Typical yearly reference ranges:
| Performance band | Approx percent of active accounts per year |
|---|---|
| Strong | Under 0.01% |
| Typical | 0.05% to 0.15% |
| Critical | Over 0.20% |
Numerator: Compromised Accounts#
Count an account in Compromised Accounts when we have confirmation of unauthorized access with evidence of attacker control, for example confirmed fraud actions, verified user report with corroborating telemetry or a completed incident review. Do not count blocked attacks, suspicious logins that were challenged successfully, credential stuffing attempts that never succeed or phishing reports without a confirmed compromised session.
| Detection signal | What it indicates | Action |
|---|---|---|
| Single IP successfully logs into many accounts | High quality credential list in use | Flag all sessions from that IP for review |
| IP with many failed attempts suddenly matches | Credential stuffing hit after brute forcing | Confirm takeover, invalidate session |
| User reports unauthorized activity | Potential takeover with corroborating telemetry | Investigate and confirm before counting |
| Unusual device or location after password login | Session hijack or credential reuse | Verify with user before confirming |
Denominator: Active Accounts#
Count an account in Active Accounts when it had meaningful activity in the same period, commonly at least one successful authentication or a verified session.
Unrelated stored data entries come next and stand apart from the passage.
[src/rtl/mul_pkg.sv]
// Shared constants and helpers for the pipelined Vedic multiplier family.
package mul_pkg;

    localparam int WIDTH_MIN = 4;
    localparam int WIDTH_MAX = 64;

    function automatic int MUL_LAT(input int width);
        return $clog2(width);
    endfunction

    function automatic bit is_pow2(input int v);
        return (v > 0) && ((v & (v - 1)) == 0);
    endfunction

    // 2x2 leaf cell: the only true multiplication in the tree
    function automatic logic [3:0] mul2x2(input logic [1:0] a, input logic [1:0] b);
        return {2'b00, a} * {2'b00, b};
    endfunction

endpackage

[src/rtl/vedic_combine.sv]
// Urdhva-Tiryagbhyam quadrant combiner: four 2N-bit partial products -> one 4N-bit product.
module vedic_combine #(
    parameter int N = 2
) (
    input  logic [2*N-1:0] i_hh,
    input  logic [2*N-1:0] i_hl,
    input  logic [2*N-1:0] i_lh,
    input  logic [2*N-1:0] i_ll,
    output logic [4*N-1:0] o_p
);

    logic [2*N:0] w_mid;

    assign w_mid = {1'b0, i_hl} + {1'b0, i_lh};
    assign o_p   = {i_hh, {(2*N){1'b0}}}
                 + {{(N-1){1'b0}}, w_mid, {N{1'b0}}}
                 + {{(2*N){1'b0}}, i_ll};

endmodule
`src/rtl/rom_fetch_pkg.sv`:
```
// rom_fetch_pkg: shared definitions for the program-ROM fetch unit.
//   ADDR_W / DATA_W : ROM address and word widths (256 x 16 program ROM).
//   fetch_state_e   : fetch controller states {IDLE, RUN, DRAIN}.
//   fetch_entry_t   : a fetched word tagged with the address it came from.
//   pc_inc()        : next sequential fetch address, wrapping at 2**ADDR_W.
package rom_fetch_pkg;

    localparam int ADDR_W = 8;
    localparam int DATA_W = 16;

    typedef enum logic [1:0] {
        ST_IDLE  = 2'd0,
        ST_RUN   = 2'd1,
        ST_DRAIN = 2'd2
    } fetch_state_e;

    typedef struct packed {
        logic [ADDR_W-1:0] pc;
        logic [DATA_W-1:0] data;
    } fetch_entry_t;

    // Sequential successor; natural overflow gives the 0xFF -> 0x00 wrap.
    function automatic logic [ADDR_W-1:0] pc_inc(input logic [ADDR_W-1:0] pc);
        return pc + {{(ADDR_W-1){1'b0}}, 1'b1};
    endfunction

endpackage

```
`src/rtl/rom_fetch_skid.sv`:
```
// rom_fetch_skid: 2-entry output FIFO for the fetch unit (built only when
// ROM_FETCH_SKID_EN is defined). Entry 0 is always the head, so the outputs
// come straight from flops.
//   clock, reset        : clock and synchronous active-high reset
//   flush               : discard all entries (count -> 0), overrides push
//   push, push_entry    : write one tagged word
//   pop                 : head consumed this cycle
//   head, head_valid    : current head entry and its valid flag
//   count               : current occupancy (0..2)
`ifdef ROM_FETCH_SKID_EN
module rom_fetch_skid
    import rom_fetch_pkg::*;
(
    input  logic         clock,
    input  logic         reset,
    input  logic         flush,
    input  logic         push,
    input  fetch_entry_t push_entry,
    input  logic         pop,
    output fetch_entry_t head,
    output logic         head_valid,
    output logic [1:0]   count
);

    fetch_entry_t entry0_q, entry0_d;
    fetch_entry_t entry1_q, entry1_d;
    logic [1:0]   count_q, count_d;
    logic         valid_q, valid_d;
    logic [1:0]   count_after_pop_s;

    // Next-state: shift on pop, then write the push into the first free slot.
    always_comb begin
        entry0_d = entry0_q;
        entry1_d = entry1_q;
        if (pop && (count_q != 2'd0)) begin
            count_after_pop_s = count_q - 2'd1;
            entry0_d          = entry1_q;
        end else begin
            count_after_pop_s = count_q;
        end
        // The issue rule guarantees a push never lands on a full FIFO.
        if (push) begin
            if (count_after_pop_s == 2'd0) begin
                entry0_d = push_entry;
            end else begin
                entry1_d = push_entry;
            end
        end else begin
            entry1_d = entry1_d;
        end
        if (flush) begin
            count_d = 2'd0;
        end else begin
            count_d = count_after_pop_s + {1'b0, push};
        end
        valid_d = (count_d != 2'd0);
    end

    // FIFO storage and occupancy registers.
    always_ff @(posedge clock) begin
        if (reset) begin
            entry0_q <= {$bits(fetch_entry_t){1'b0}};
            entry1_q <= {$bits(fetch_entry_t){1'b0}};
            count_q  <= 2'd0;
            valid_q  <= 1'b0;
        end else begin
            entry0_q <= entry0_d;
            entry1_q <= entry1_d;
            count_q  <= count_d;
            valid_q  <= valid_d;
        end
    end

    assign head       = entry0_q;
    assign head_valid = valid_q;
    assign count      = count_q;

endmodule
`endif

```
`src/rtl/rom_fetch_unit.sv`:
```
// rom_fetch_unit: initiator for the 256x16 synchronous program ROM. Owns the
// fetch PC, absorbs the ROM's one-cycle read latency and presents each word
// with its address to the decoder over valid/ready.
// Build option: define ROM_FETCH_SKID_EN for a 2-entry skid FIFO on the output
// (1 word/cycle); otherwise a single output register (1 word / 2 cycles).
// Ports:
//   clock, reset               : clock (also the ROM clock), sync active-high reset
//   start, start_addr          : in IDLE, begin fetching at start_addr
//   redirect, redirect_addr    : in RUN, flush and refetch from redirect_addr
//   halt                       : stop issuing, deliver buffered words, go IDLE
//   rom_address, rom_q         : ROM address out, ROM data in (1-cycle latency)
//   instr_valid/data/pc, instr_ready : decoder handshake
//   busy                       : controller not in IDLE
module rom_fetch_unit
    import rom_fetch_pkg::*;
(
    input  logic              clock,
    input  logic              reset,
    input  logic              start,
    input  logic [ADDR_W-1:0] start_addr,
    input  logic              redirect,
    input  logic [ADDR_W-1:0] redirect_addr,
    input  logic              halt,
    output logic [ADDR_W-1:0] rom_address,
    input  logic [DATA_W-1:0] rom_q,
    output logic              instr_valid,
    output logic [DATA_W-1:0] instr_data,
    output logic [ADDR_W-1:0] instr_pc,
    input  logic              instr_ready
    ,
    output logic              busy
);

    fetch_state_e      state_q, state_d;
    logic [ADDR_W-1:0] pc_q, pc_d;
    logic              inflight_q, inflight_d;
    logic [ADDR_W-1:0] tag_q, tag_d;
    logic              busy_q, busy_d;

    logic              pop_s;
    logic              push_s;
    logic              flush_s;
    logic              issue_s;
    logic              can_issue_s;

    assign pop_s = instr_valid && instr_ready;

`ifdef ROM_FETCH_SKID_EN
    fetch_entry_t push_entry_s;
    fetch_entry_t head_s;
    logic         head_valid_s;
    logic [1:0]   occ_s;
    logic [2:0]   slots_used_s;

    // Room check counts the word still in flight against the FIFO after this cycle's pop.
    always_comb begin
        push_entry_s.pc   = tag_q;
        push_entry_s.data = rom_q;
        slots_used_s      = {1'b0, occ_s} - {2'b00, pop_s} + {2'b00, inflight_q};
        can_issue_s       = (slots_used_s < 3'd2);
    end

    rom_fetch_skid u_skid (
        .clock      (clock),
        .reset      (reset),
        .flush      (flush_s),
        .push       (push_s),
        .push_entry (push_entry_s),
        .pop        (pop_s),
        .head       (head_s),
        .head_valid (head_valid_s),
        .count      (occ_s)
    );

    assign instr_valid = head_valid_s;
    assign instr_data  = head_s.data;
    assign instr_pc    = head_s.pc;
`else
    logic              out_valid_q, out_valid_d;
    logic [DATA_W-1:0] out_data_q, out_data_d;
    logic [ADDR_W-1:0] out_pc_q, out_pc_d;

    // Single output register: issue only when the returning word has a free slot.
    always_comb begin
        can_issue_s = !inflight_q && (!out_valid_q || instr_ready);
        out_valid_d = out_valid_q;
        out_data_d  = out_data_q;
        out_pc_d    = out_pc_q;
        if (flush_s) begin
            out_valid_d = 1'b0;
        end else if (push_s) begin
            out_valid_d = 1'b1;
            out_data_d  = rom_q;
            out_pc_d    = tag_q;
        end else if (pop_s) begin
            out_valid_d = 1'b0;
        end else begin
            out_valid_d = out_valid_q;
        end
    end

    // Output register.
    always_ff @(posedge clock) begin
        if (reset) begin
            out_valid_q <= 1'b0;
            out_data_q  <= {DATA_W{1'b0}};
            out_pc_q    <= {ADDR_W{1'b0}};
        end else begin
            out_valid_q <= out_valid_d;
            out_data_q  <= out_data_d;
            out_pc_q    <= out_pc_d;
        end
    end

    assign instr_valid = out_valid_q;
    assign instr_data  = out_data_q;
    assign instr_pc    = out_pc_q;
`endif

    // Controller next-state: halt beats redirect; a redirect flush also drops the in-flight word.
    always_comb begin
        state_d = state_q;
        pc_d    = pc_q;
        issue_s = 1'b0;
        flush_s = 1'b0;
        case (state_q)
            ST_IDLE: begin
                if (start) begin
                    state_d = ST_RUN;
                    pc_d    = start_addr;
                end else begin
                    state_d = ST_IDLE;
                end
            end
            ST_RUN: begin
                if (halt) begin
                    state_d = ST_DRAIN;
                    flush_s = redirect;
                end else if (redirect) begin
                    pc_d    = redirect_addr;
                    flush_s = 1'b1;
                end else if (can_issue_s) begin
                    issue_s = 1'b1;
                    pc_d    = pc_inc(pc_q);
                end else begin
                    pc_d = pc_q;
                end
            end
            ST_DRAIN: begin
                if (!inflight_q && !instr_valid) begin
                    state_d = ST_IDLE;
                end else begin
                    state_d = ST_DRAIN;
                end
            end
            default: begin
                state_d = ST_IDLE;
            end
        endcase
        // A read always returns the cycle after issue, so inflight lives exactly one cycle.
        inflight_d = issue_s;
        tag_d      = issue_s ? pc_q : tag_q;
        push_s     = inflight_q && !flush_s;
        busy_d     = (state_d != ST_IDLE);
    end

    // Controller registers.
    always_ff @(posedge clock) begin
        if (reset) begin
            state_q    <= ST_IDLE;
            pc_q       <= {ADDR_W{1'b0}};
            inflight_q <= 1'b0;
            tag_q      <= {ADDR_W{1'b0}};
            busy_q     <= 1'b0;
        end else begin
            state_q    <= state_d;
            pc_q       <= pc_d;
            inflight_q <= inflight_d;
            tag_q      <= tag_d;
            busy_q     <= busy_d;
        end
    end

    // The ROM address is the PC itself; re-reading a held address is harmless.
    assign rom_address = pc_q;
    assign busy        = busy_q;

endmodule

```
Do not count disabled accounts, known test accounts or synthetic monitoring identities. Keep the activity rule stable over time, because changing it will move the metric without changing security.
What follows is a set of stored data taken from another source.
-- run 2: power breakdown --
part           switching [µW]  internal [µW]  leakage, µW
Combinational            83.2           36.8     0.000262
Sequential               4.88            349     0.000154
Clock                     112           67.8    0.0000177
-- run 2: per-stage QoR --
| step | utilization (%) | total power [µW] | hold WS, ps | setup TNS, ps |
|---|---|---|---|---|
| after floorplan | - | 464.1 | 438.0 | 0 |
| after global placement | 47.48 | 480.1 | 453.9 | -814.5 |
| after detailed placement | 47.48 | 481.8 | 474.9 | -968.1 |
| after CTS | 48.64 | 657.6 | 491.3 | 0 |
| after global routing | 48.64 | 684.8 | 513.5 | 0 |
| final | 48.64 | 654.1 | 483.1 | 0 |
===== src/rtl/tp_pkg.sv =====
// rtl/tp_pkg.sv - shared encodings, PRBS taps and seeds for the multi-lane test pattern sender
package tp_pkg;

  typedef enum logic [1:0] {
    MODE_CLOCK   = 2'd0,
    MODE_PRBS7   = 2'd1,
    MODE_PRBS15  = 2'd2,
    MODE_COUNTER = 2'd3
  } mode_t;

  localparam int PRBS7_TAP_HI  = 6;
  localparam int PRBS7_TAP_LO  = 5;
  localparam int PRBS15_TAP_HI = 14;
  localparam int PRBS15_TAP_LO = 13;

  localparam logic [6:0]  PRBS7_SEED  = 7'h7F;
  localparam logic [14:0] PRBS15_SEED = 15'h7FFF;

  // Fibonacci form: the MSB is the transmitted bit, the feedback enters at the LSB.
  function automatic logic [6:0] prbs7_next(input logic [6:0] s);
    return {s[5:0], s[PRBS7_TAP_HI] ^ s[PRBS7_TAP_LO]};
  endfunction

  function automatic logic [14:0] prbs15_next(input logic [14:0] s);
    return {s[13:0], s[PRBS15_TAP_HI] ^ s[PRBS15_TAP_LO]};
  endfunction

  function automatic logic is_prbs(input mode_t m);
    return (m == MODE_PRBS7) || (m == MODE_PRBS15);
  endfunction

endpackage


===== src/rtl/tp_lane.sv =====
// rtl/tp_lane.sv - one serial lane: PRBS7/PRBS15 generators, frame shifter and MSB error inversion
module tp_lane
  import tp_pkg::*;
#(
  parameter int FRAME_W = 16,
  parameter int LANE    = 0
) (
  input  logic               clk,
  input  logic               rst,
  input  logic               step,
  input  logic               load,
  input  mode_t              bit_mode,
  input  logic               reseed,
  input  logic [FRAME_W-1:0] frame_word,
  input  logic               flip,
  output logic               serial
);

  localparam logic [6:0]  SEED7  = PRBS7_SEED ^ 7'(LANE);
  localparam logic [14:0] SEED15 = PRBS15_SEED ^ 15'(LANE);

  logic [6:0]         lfsr7;
  logic [14:0]        lfsr15;
  logic [FRAME_W-1:0] shreg;
  logic [6:0]         cur7;
  logic [14:0]        cur15;
  logic               bit_next;

  // A reseed takes effect on the very bit being emitted, so the seed MSB leads the frame.
  assign cur7  = (reseed && bit_mode == MODE_PRBS7)  ? SEED7  : lfsr7;
  assign cur15 = (reseed && bit_mode == MODE_PRBS15) ? SEED15 : lfsr15;

  always_comb begin
    bit_next = 1'b0;
    case (bit_mode)
      MODE_PRBS7:  bit_next = cur7[6];
      MODE_PRBS15: bit_next = cur15[14];
      default:     bit_next = load ? frame_word[FRAME_W-1] : shreg[FRAME_W-1];
    endcase
    bit_next = bit_next ^ flip;
  end

  always_ff @(posedge clk) begin
    if (rst) begin
      lfsr7  <= SEED7;
      lfsr15 <= SEED15;
      shreg  <= '0;
      serial <= 1'b0;
    end else begin
      serial <= step ? bit_next : 1'b0;
      if (step) begin
        lfsr7  <= prbs7_next(cur7);
        lfsr15 <= prbs15_next(cur15);
      end
      if (load) begin
        shreg <= {frame_word[FRAME_W-2:0], 1'b0};
      end else if (step) begin
        shreg <= {shreg[FRAME_W-2:0], 1'b0};
      end
    end
  end

endmodule
--- config.mk ---
export PLATFORM = sky130hd
export DESIGN_NAME = multi_point_frequency_manager_flat
export DESIGN_NICKNAME = d
export VERILOG_FILES = /design/src/rtl/multi_point_frequency_manager_if.sv /design/src/rtl/multi_point_frequency_manager.sv /design/src/flat_wrapper.sv
export SDC_FILE = /design/constraint.sdc
export NUM_CORES = 1
export LEC_CHECK = 0
export BUFFER_PORTS_ARGS = -buffer_cell sky130_fd_sc_hd__buf_2
export CORE_MARGIN = 2
export CORE_UTILIZATION = 50
export CTS_BUF_LIST = sky130_fd_sc_hd__clkbuf_4
export DETAILED_ROUTE_END_ITERATION = 10
export PLACE_DENSITY_LB_ADDON = 0.08
export SLEW_MARGIN = 20
export SYNTH_ARGS = -nofsm -noshare
export SYNTH_HDL_FRONTEND = slang
export SYNTH_SLANG_ARGS = --single-unit
--- constraint.sdc ---
create_clock -name clock -period 15.8 [get_ports clock]
set_input_delay 0.79 -clock clock [delete_from_list [all_inputs] [get_ports clock]]
set_output_delay 0.79 -clock clock [all_outputs]
set_load 0.02 [all_outputs]
--- src/rtl/multi_point_frequency_manager_if.sv ---
// Pixel stream, run control and register-write readout bundle shared by
// multi_point_frequency_manager and whatever drives or observes it.
interface multi_point_frequency_manager_if #(
  parameter int unsigned DATA_WIDTH = 8
);
  logic [DATA_WIDTH-1:0] pixel_data;
  logic                  pixel_valid;
  logic                  line_start;
  logic                  start;
  logic                  stop;
  logic                  clear;
  logic                  enable;
  logic [1:0]            register_operation;
  logic [7:0]            register_number;
  logic [31:0]           register_write;
  logic                  irq;

  modport master (
    output pixel_data, pixel_valid, line_start, start, stop, clear,
    input  enable, register_operation, register_number, register_write, irq
  );

  modport slave (
    input  pixel_data, pixel_valid, line_start, start, stop, clear,
    output enable, register_operation, register_number, register_write, irq
  );
endinterface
How to use Account Takeover Rate to improve outcomes#
We use Account Takeover Rate to reduce confirmed compromise, then validate that reductions reflect fewer real takeovers, not weaker detection.
Risk-based challenging is an effective way to reduce Account Takeover Rate without introducing MFA for all users or requiring stronger authentication methods like passkeys. By triggering challenges only when signals indicate elevated risk (unusual IP, new device, impossible travel), you block most credential stuffing attempts while keeping friction low for legitimate users.
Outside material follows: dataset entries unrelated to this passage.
**src/rtl/multi_lock_manager.sv**
```systemverilog
// Multi-lock arbiter: serves NUM_LOCKS locks over one request/ack stream pair,
// answering busy with a NACK (WAIT_MODE=0) or parking waiters for round-robin hand-over (WAIT_MODE=1).
module multi_lock_manager #(
  parameter int unsigned MAX_ACCS  = 16,
  parameter int unsigned ACC_BITS  = $clog2(MAX_ACCS),
  parameter int unsigned NUM_LOCKS = 8,
  parameter int unsigned WAIT_MODE = 0
) (
  input  logic                 clk,
  input  logic                 rst,
  input  logic                 in_tvalid,
  output logic                 in_tready,
  input  logic [ACC_BITS-1:0]  in_tid,
  input  logic [63:0]          in_tdata,
  output logic                 out_tvalid,
  input  logic                 out_tready,
  output logic [ACC_BITS-1:0]  out_tdest,
  output logic [63:0]          out_tdata,
  output logic                 out_tlast,
  output logic [NUM_LOCKS-1:0] locks_busy,
  output logic                 err
);

  localparam int unsigned LOCK_BITS = (NUM_LOCKS > 1) ? $clog2(NUM_LOCKS) : 1;
  localparam logic [7:0]  CMD_LOCK   = 8'h04;
  localparam logic [7:0]  CMD_UNLOCK = 8'h06;
  localparam logic [7:0]  CMD_ACK    = 8'h05;

  typedef enum logic [1:0] {IDLE, EXEC, SEND} state_t;

  state_t               state;
  logic [7:0]           cmd_q;
  logic [LOCK_BITS-1:0] id_q;
  logic [ACC_BITS-1:0]  tid_q;
  logic [ACC_BITS-1:0]  owner   [NUM_LOCKS];
  logic [MAX_ACCS-1:0]  waiters [NUM_LOCKS];

  logic                 id_ok;
  logic                 cmd_ok;
  logic [LOCK_BITS-1:0] sel;
  logic                 cur_busy;
  logic [ACC_BITS-1:0]  cur_owner;
  logic [MAX_ACCS-1:0]  cur_wait;
  logic                 is_owner;
  logic                 win_found;
  logic [ACC_BITS-1:0]  win;
  logic                 unused_tdata;

  assign out_tlast    = 1'b1;
  assign unused_tdata = ^{in_tdata[63:8+LOCK_BITS]};

  // Decode of the latched request against the addressed lock
  assign id_ok     = (32'(id_q) < NUM_LOCKS);
  assign cmd_ok    = (cmd_q == CMD_LOCK) || (cmd_q == CMD_UNLOCK);
  assign sel       = id_ok ? id_q : '0;
  assign cur_busy  = locks_busy[sel];
  assign cur_owner = owner[sel];
  assign cur_wait  = waiters[sel];
  assign is_owner  = cur_busy && (cur_owner == tid_q);

  // Next owner on hand-over: first waiter after the current owner, wrapping
  always_comb begin
    win_found = 1'b0;
    win       = '0;
    for (int unsigned k = 1; k <= MAX_ACCS; k++) begin
      if (!win_found && cur_wait[ACC_BITS'((32'(cur_owner) + k) % MAX_ACCS)]) begin
        win_found = 1'b1;
        win       = ACC_BITS'((32'(cur_owner) + k) % MAX_ACCS);
      end
    end
  end

  function automatic logic [63:0] ack_word(input logic granted);
    logic [63:0] w;
    w                   = '0;
    w[7:0]              = CMD_ACK;
    w[8]                = granted;
    w[16 +: LOCK_BITS]  = id_q;
    return w;
  endfunction

  always_ff @(posedge clk) begin
    if (rst) begin
      state      <= IDLE;
      cmd_q      <= '0;
      id_q       <= '0;
      tid_q      <= '0;
      in_tready  <= 1'b0;
      out_tvalid <= 1'b0;
      out_tdest  <= '0;
      out_tdata  <= '0;
      locks_busy <= '0;
      err        <= 1'b0;
      for (int unsigned i = 0; i < NUM_LOCKS; i++) begin
        owner[i]   <= '0;
        waiters[i] <= '0;
      end
    end else begin
      err <= 1'b0;
      case (state)
        IDLE: begin
          in_tready <= 1'b1;
          if (in_tvalid && in_tready) begin
            cmd_q     <= in_tdata[7:0];
            id_q      <= in_tdata[8 +: LOCK_BITS];
            tid_q     <= in_tid;
            in_tready <= 1'b0;
            state     <= EXEC;
          end
        end

        EXEC: begin
          state     <= IDLE;
          in_tready <= 1'b1;
          if (!id_ok || !cmd_ok) begin
            err <= 1'b1;
          end else if (cmd_q == CMD_LOCK) begin
            if (!cur_busy || is_owner) begin
              locks_busy[sel] <= 1'b1;
              owner[sel]      <= tid_q;
              out_tdest       <= tid_q;
              out_tdata       <= ack_word(1'b1);
              out_tvalid      <= 1'b1;
              in_tready       <= 1'b0;
              state           <= SEND;
            end else if (WAIT_MODE == 0) begin
              out_tdest  <= tid_q;
              out_tdata  <= ack_word(1'b0);
              out_tvalid <= 1'b1;
              in_tready  <= 1'b0;
              state      <= SEND;
            end else begin
              waiters[sel][tid_q] <= 1'b1;
            end
          end else if (!is_owner) begin
            err <= 1'b1;
          end else if (WAIT_MODE != 0 && win_found) begin
            // Hand the lock straight to the next waiter; it stays busy
            owner[sel]        <= win;
            waiters[sel][win] <= 1'b0;
            out_tdest         <= win;
            out_tdata         <= ack_word(1'b1);
            out_tvalid        <= 1'b1;
            in_tready         <= 1'b0;
            state             <= SEND;
          end else begin
            locks_busy[sel] <= 1'b0;
          end
        end

        SEND: begin
          if (out_tready) begin
            out_tvalid <= 1'b0;
            in_tready  <= 1'b1;
            state      <= IDLE;
          end
        end

        default: state <= IDLE;
      endcase
    end
  end

endmodule

```
**config.mk**
```make
export PLATFORM = sky130hd
export DESIGN_NAME = multi_lock_manager
export DESIGN_NICKNAME = d
export VERILOG_FILES = /design/src/rtl/multi_lock_manager.sv
export SDC_FILE = /design/constraint.sdc
export NUM_CORES = 1
export LEC_CHECK = 0
export CAP_MARGIN = 25
export CORE_MARGIN = 3
export CORE_UTILIZATION = 47
export CTS_CLUSTER_DIAMETER = 200
export DETAILED_ROUTE_END_ITERATION = 7
export PLACE_DENSITY = 0.89
export SETUP_SLACK_MARGIN = 0.3
export SLEW_MARGIN = 15
export SYNTH_ARGS = -nofsm -noshare
export SYNTH_HDL_FRONTEND = slang
export SYNTH_SLANG_ARGS = --single-unit
```
**constraint.sdc**
```tcl
create_clock -name clk -period 3.8 [get_ports clk]
set_input_delay 0.95 -clock clk [delete_from_list [all_inputs] [get_ports clk]]
set_output_delay 0.95 -clock clk [all_outputs]
set_load 0.02 [all_outputs]
```
==> impl_metrics.py <==
metrics = {
    "floorplan": {
        "rows": 31,
        "core_sq_um": 7408,
        "ios": 152,
        "die_w_microns": 94.23,
        "dieArea_sq_um": 8878,
        "die_h_microns": 94.23,
        "initial_core_util_pct": 49.38,
    },
    "detailed_routing": {
        "drtIter0Drc": 267,
        "wl_mm": 7.387,
        "top_layer": "met4",
        "met1_length_mm": 2.838,
        "vias_per_cell": 5.157,
        "drc": 0,
        "via_count": 2625,
        "wl_met3_microns": 590,
        "ant_nets": 0,
        "drt-pass1-iter-count": 6,
        "wl_met2_mm": 3.734,
        "post_drt_wl_per_cell_microns": 14.51,
    },
    "min_path": {
        "whs_path_depth": 2,
        "hold_start": "cmd_q[4]",
        "hold_class": "reg -> reg",
        "hold_end": "cmd_q[4]",
    },
    "global_routing": {
        "grt_pass1_vias": 2457,
        "overflow": 0,
        "grt_max_degree": 29,
        "grt_pass1_wl_mm": 11.69,
        "antenna_found_initial": 0,
        "track_usage_pct": 17.20,
    },
    "cts": {
        "cts_tree": "built",
        "clkLatencyLatePin_ns": 0.36,
        "cts_root_buf": "clkbuf_8",
        "clock-sinks": 72,
        "hold_buffers": 0,
        "clk_pin_slew_ns": 0.09,
        "ctsResizeCount": 0,
        "clk_path_buf_depth": 2,
        "post_cts_buffers": 0,
        "cts_made_buffers": 9,
        "htree_levels": 3,
    },
    "logic_synthesis": {
        "synthSimpleGateAreaFrac_pct": 15.29,
        "synthDistinctLibCells": 42,
        "syn-cell-area_sq_um": 3659,
        "postSynthCellCount": 369,
        "yosys-mux-area-fraction_pct": 11.22,
        "synth-adder-area-share_pct": 1.368,
        "synth_compound_area_share_pct": 7.558,
        "synth_seq_area_share_pct": 48.15,
        "ys_ff_latch": 72,
        "syn_avg_cell_area_sq_um": 9.915,
        "synth_top_family_by_area": "simple AND/OR/NAND/NOR gates",
        "netlist.area_leader.share_pct": 26.27,
        "yosysTopAreaCell": "edfxtp_1",
        "synthTopCellsByArea": "edfxtp_1, dfxtp_1, buf_4",
        "synthXorXnorAreaFrac_pct": 0.9576,
        "synth_warnings": 0,
    },
    "pwr": {
        "p_per_area_nw_per_um2": 407.3,
        "peakVddDrop_mv": 0.2642,
        "power_leakage_nw": 1.586,
    },
    "setup_path": {
        "worstSetupPathType": "reg -> reg",
        "critPathMaxFanout": 10,
        "crit_required_ns": 3.80,
        "critPathLaunchType": "flop",
        "crit_chain": "mux2i_1 > mux4_2 > xor2_1 > a41o_1 > nand2_1 > o21ai_0",
        "r2r_end": "owner[4][3]",
        "crit_arrival_ns": 3.07,
        "end_kind": "flop",
        "rrSetupSlack_ns": 0.73,
        "cpMaxStageDelayCell": "dfxtp_1",
        "cpPeakStageDelay_ns": 0.74,
        "reg2regPathDepth": 6,
    },
    "layout": {
        "antenna_cells": 0,
        "area_delta_synth_final_pct": 11.59,
        "multi_input_area_sq_um": 1553,
        "fin_nets": 481,
        "final-seq-area_sq_um": 1762,
        "instances_no_fill": 509,
        "drive_gt1_share_pct": 7.073,
        "fillers": 621,
    },
    "placement": {
        "place.gp.congestion": 0.8881,
        "portBuffers": 39,
        "dp.cells": 493,
        "hpwl_mm": 5.381,
    },
    "timing": {
        "rsz0062_at_grt": "false",
        "drv_slew": 0,
        "setup_tns_ns": 0,
        "skew_ns": 0.01537,
        "fin_hold_ws_ns": 0.4602,
        "worstMarginPinSlew_ns": 0.7091,
        "setup_viol_count_final": 0,
        "final.min_clock_period_ns": 3.065,
        "max_freq_mhz": 326.2,
        "relSlewSlack_pct": 52.22,
        "fin_crit_sh_pct": 80.66,
        "finalHoldViolations": 0,
    },
    "run": {
        "drv_cap": 0,
    },
    "status": {
        "outcome": "completed",
    },
}
[power breakdown]
part	total [W]	switching, W	internal [W]
clock network	0.000619	0.000309	0.000310
logic	0.000189	0.000129	0.0000603
registers	0.000855	0.0000241	0.000831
We can improve the following business outcomes:
- Lower fraud loss and chargebacks: If Account Takeover Rate rises in high value cohorts, we diagnose weak authentication and recovery controls, we roll out phishing resistant sign in such as passkeys and tighten recovery verification, we validate with a lower takeover rate in that cohort.
- Lower user drop off with stronger security: If Account Takeover Rate falls but abandonment rises, we diagnose added friction, we tune step up policies and improve passkey enrollment UX, we validate by holding takeover rates down while sign in completion remains stable.
- Lower support contacts caused by compromise: If Account Takeover Rate is flat but support contacts spike, we diagnose remediation burden and unclear recovery, we improve account recovery journeys and automated containment, we validate with fewer contacts per takeover and faster resolution time.
- Lower abuse exposure from fallback methods: If takeovers cluster around recovery or one time codes, we diagnose weak fallback, we reduce risky fallback options and add stronger recovery proof, we validate by segmenting incidents by recovery path.
Blindspots and common pitfalls of Account Takeover Rate#
- Intent and selection bias: Confirmed takeovers often skew toward accounts that transact or complain, so Account Takeover Rate can understate harm in silent segments.
- Missing telemetry or inconsistent logging: If
ato_confirmedevents are not consistently emitted, or confirmation rules vary by team, the metric moves due to process changes, not attacker success. - Mix shifts across segments: If the active population shifts toward new geographies, new device types, or higher risk cohorts, Account Takeover Rate can rise even if controls are unchanged.
- Detection lag: Takeovers are often confirmed days later, so short reporting windows can look better or worse depending on investigation backlog.
- Definition creep: Mixing blocked attempts into the numerator will inflate the metric and blur the difference between prevention and detection.